▸ **What you should do**
Please return only the lines from the one holding "-- run 2: area" through the one holding "clock network,412,564", exactly as they appear in the records below, both ends included.
======== Records for this exercise
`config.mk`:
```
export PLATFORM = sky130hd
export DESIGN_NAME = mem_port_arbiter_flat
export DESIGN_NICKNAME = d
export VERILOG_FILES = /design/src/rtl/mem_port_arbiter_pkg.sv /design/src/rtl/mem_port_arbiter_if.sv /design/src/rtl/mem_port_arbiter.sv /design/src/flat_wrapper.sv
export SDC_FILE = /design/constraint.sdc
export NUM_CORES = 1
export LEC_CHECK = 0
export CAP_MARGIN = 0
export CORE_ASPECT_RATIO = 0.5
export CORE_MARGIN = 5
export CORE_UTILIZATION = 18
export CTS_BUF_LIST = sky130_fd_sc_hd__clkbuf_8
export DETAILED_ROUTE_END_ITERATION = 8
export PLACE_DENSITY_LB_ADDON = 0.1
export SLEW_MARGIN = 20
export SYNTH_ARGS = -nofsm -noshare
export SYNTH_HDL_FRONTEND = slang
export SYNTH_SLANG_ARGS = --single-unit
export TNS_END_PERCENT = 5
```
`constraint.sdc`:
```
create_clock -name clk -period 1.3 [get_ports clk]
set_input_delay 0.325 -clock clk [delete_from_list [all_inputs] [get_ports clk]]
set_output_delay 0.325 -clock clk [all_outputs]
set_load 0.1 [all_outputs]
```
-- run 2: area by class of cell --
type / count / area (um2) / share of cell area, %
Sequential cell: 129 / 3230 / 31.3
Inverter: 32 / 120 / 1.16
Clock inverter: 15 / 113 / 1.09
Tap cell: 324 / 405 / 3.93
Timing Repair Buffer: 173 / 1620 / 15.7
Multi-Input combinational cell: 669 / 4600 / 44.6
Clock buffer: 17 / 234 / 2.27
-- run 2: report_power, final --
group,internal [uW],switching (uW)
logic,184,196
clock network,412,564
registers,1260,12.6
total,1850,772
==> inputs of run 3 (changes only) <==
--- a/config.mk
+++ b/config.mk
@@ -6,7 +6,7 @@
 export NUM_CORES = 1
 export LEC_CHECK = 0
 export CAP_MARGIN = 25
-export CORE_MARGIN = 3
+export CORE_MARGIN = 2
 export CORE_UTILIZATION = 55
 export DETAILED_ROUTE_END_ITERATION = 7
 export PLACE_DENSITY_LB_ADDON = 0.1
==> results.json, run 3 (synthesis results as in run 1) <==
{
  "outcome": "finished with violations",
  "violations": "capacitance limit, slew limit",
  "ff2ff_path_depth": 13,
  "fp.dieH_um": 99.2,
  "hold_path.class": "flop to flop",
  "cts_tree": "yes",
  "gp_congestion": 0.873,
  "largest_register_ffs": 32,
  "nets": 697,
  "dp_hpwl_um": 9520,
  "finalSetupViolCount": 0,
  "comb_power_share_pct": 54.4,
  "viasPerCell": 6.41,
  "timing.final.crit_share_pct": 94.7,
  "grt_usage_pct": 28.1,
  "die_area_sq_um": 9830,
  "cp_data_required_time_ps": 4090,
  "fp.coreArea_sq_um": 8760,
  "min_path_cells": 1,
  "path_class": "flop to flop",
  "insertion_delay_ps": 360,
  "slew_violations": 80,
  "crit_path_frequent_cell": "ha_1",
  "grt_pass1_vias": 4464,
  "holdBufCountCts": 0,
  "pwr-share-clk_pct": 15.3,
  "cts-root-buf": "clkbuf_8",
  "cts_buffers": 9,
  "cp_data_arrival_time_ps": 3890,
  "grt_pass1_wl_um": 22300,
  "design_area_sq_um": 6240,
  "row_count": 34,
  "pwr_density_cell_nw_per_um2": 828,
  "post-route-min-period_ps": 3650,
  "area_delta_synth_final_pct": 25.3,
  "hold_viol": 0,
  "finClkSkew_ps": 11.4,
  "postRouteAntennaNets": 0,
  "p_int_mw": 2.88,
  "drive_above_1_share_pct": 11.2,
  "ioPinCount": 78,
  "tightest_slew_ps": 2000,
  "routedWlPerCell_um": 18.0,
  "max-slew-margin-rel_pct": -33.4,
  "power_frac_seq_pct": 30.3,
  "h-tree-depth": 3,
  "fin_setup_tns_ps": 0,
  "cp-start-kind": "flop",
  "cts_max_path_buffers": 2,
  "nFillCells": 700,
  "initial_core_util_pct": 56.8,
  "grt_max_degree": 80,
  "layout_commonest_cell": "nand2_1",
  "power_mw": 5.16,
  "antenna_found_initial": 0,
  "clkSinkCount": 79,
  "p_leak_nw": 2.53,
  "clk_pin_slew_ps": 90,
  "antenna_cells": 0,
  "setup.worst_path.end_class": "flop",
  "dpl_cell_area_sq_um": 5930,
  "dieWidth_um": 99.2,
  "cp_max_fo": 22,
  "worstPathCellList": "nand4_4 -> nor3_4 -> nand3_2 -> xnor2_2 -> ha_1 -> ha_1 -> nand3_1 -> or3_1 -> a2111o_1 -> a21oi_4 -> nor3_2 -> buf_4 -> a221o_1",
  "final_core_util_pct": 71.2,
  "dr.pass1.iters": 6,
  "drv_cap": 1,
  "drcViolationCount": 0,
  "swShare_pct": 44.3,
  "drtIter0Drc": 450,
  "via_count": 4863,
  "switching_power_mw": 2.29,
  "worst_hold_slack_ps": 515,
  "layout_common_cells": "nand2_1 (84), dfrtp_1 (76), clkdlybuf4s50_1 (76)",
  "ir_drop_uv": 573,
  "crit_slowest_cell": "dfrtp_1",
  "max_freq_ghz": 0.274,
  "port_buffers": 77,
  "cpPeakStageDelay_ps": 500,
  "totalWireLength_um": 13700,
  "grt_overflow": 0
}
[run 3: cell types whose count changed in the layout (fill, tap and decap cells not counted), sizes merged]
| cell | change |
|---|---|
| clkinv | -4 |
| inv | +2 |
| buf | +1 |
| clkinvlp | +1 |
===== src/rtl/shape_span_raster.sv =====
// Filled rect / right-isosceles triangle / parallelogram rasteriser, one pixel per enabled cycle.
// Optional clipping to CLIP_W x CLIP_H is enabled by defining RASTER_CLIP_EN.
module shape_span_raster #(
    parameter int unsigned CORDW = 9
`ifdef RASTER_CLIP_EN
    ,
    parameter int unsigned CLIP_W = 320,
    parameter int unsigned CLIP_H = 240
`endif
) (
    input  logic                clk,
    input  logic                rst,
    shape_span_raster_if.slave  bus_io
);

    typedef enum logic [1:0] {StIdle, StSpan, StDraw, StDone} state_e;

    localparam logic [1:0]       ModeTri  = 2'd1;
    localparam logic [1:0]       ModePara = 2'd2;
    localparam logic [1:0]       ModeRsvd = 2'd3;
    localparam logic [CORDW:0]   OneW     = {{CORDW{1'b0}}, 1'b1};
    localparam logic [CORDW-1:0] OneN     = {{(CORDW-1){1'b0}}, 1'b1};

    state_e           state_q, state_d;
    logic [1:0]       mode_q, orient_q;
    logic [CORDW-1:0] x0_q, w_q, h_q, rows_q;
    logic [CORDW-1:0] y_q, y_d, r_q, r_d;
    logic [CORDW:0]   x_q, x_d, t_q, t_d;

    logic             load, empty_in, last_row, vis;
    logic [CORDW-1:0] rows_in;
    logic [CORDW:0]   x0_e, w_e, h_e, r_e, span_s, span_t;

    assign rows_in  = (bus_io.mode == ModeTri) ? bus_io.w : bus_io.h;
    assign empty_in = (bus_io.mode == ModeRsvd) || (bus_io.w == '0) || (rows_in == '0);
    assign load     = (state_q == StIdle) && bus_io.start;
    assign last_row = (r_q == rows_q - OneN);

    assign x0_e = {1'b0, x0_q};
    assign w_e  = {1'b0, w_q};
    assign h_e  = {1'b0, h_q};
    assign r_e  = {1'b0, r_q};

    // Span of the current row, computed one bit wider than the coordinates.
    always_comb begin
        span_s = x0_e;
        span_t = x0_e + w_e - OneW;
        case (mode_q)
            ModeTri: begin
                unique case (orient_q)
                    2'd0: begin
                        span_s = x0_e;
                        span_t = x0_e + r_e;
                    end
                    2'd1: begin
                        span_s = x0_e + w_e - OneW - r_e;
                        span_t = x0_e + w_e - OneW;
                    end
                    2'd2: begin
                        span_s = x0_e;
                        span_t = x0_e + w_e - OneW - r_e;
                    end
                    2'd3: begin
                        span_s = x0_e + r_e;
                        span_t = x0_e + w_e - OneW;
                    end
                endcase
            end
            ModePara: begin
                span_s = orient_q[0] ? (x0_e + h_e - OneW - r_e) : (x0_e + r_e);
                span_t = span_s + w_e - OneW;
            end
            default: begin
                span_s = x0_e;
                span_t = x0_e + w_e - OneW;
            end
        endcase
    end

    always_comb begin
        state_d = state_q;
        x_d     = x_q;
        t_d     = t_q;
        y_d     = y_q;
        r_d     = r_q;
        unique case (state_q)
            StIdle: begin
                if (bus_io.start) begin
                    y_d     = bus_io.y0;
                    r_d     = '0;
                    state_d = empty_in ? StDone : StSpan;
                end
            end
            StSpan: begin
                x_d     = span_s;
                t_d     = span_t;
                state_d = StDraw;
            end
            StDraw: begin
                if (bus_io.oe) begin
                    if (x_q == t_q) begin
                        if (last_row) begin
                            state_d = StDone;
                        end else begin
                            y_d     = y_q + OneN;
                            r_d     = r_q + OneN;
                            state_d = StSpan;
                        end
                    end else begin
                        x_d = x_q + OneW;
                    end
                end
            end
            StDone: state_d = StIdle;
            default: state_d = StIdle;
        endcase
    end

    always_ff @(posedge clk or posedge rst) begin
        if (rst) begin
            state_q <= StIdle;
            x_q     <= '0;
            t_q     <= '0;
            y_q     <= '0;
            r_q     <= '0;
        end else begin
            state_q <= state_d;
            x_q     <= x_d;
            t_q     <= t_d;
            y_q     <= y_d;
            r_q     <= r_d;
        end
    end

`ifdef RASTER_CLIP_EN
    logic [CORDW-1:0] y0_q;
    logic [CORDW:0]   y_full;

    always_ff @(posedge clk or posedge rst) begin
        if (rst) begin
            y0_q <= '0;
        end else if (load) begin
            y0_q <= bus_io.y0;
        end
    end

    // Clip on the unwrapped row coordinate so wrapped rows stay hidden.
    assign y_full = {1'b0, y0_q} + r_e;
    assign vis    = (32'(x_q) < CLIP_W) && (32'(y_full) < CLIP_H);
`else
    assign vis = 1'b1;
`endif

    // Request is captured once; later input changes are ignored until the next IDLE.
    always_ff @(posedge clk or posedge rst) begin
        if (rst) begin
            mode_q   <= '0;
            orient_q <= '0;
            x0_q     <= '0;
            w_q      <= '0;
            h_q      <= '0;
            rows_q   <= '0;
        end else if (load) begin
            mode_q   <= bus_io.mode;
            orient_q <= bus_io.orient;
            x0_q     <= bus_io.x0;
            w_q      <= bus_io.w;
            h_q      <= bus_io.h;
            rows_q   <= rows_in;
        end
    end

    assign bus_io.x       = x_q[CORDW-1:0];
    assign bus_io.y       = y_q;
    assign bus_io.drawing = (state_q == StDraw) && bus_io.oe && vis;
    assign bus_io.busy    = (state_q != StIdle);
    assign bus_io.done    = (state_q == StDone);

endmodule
================
▸ **Answer for the task**
-- run 2: area by class of cell --
type / count / area (um2) / share of cell area, %
Sequential cell: 129 / 3230 / 31.3
Inverter: 32 / 120 / 1.16
Clock inverter: 15 / 113 / 1.09
Tap cell: 324 / 405 / 3.93
Timing Repair Buffer: 173 / 1620 / 15.7
Multi-Input combinational cell: 669 / 4600 / 44.6
Clock buffer: 17 / 234 / 2.27
-- run 2: report_power, final --
group,internal [uW],switching (uW)
logic,184,196
clock network,412,564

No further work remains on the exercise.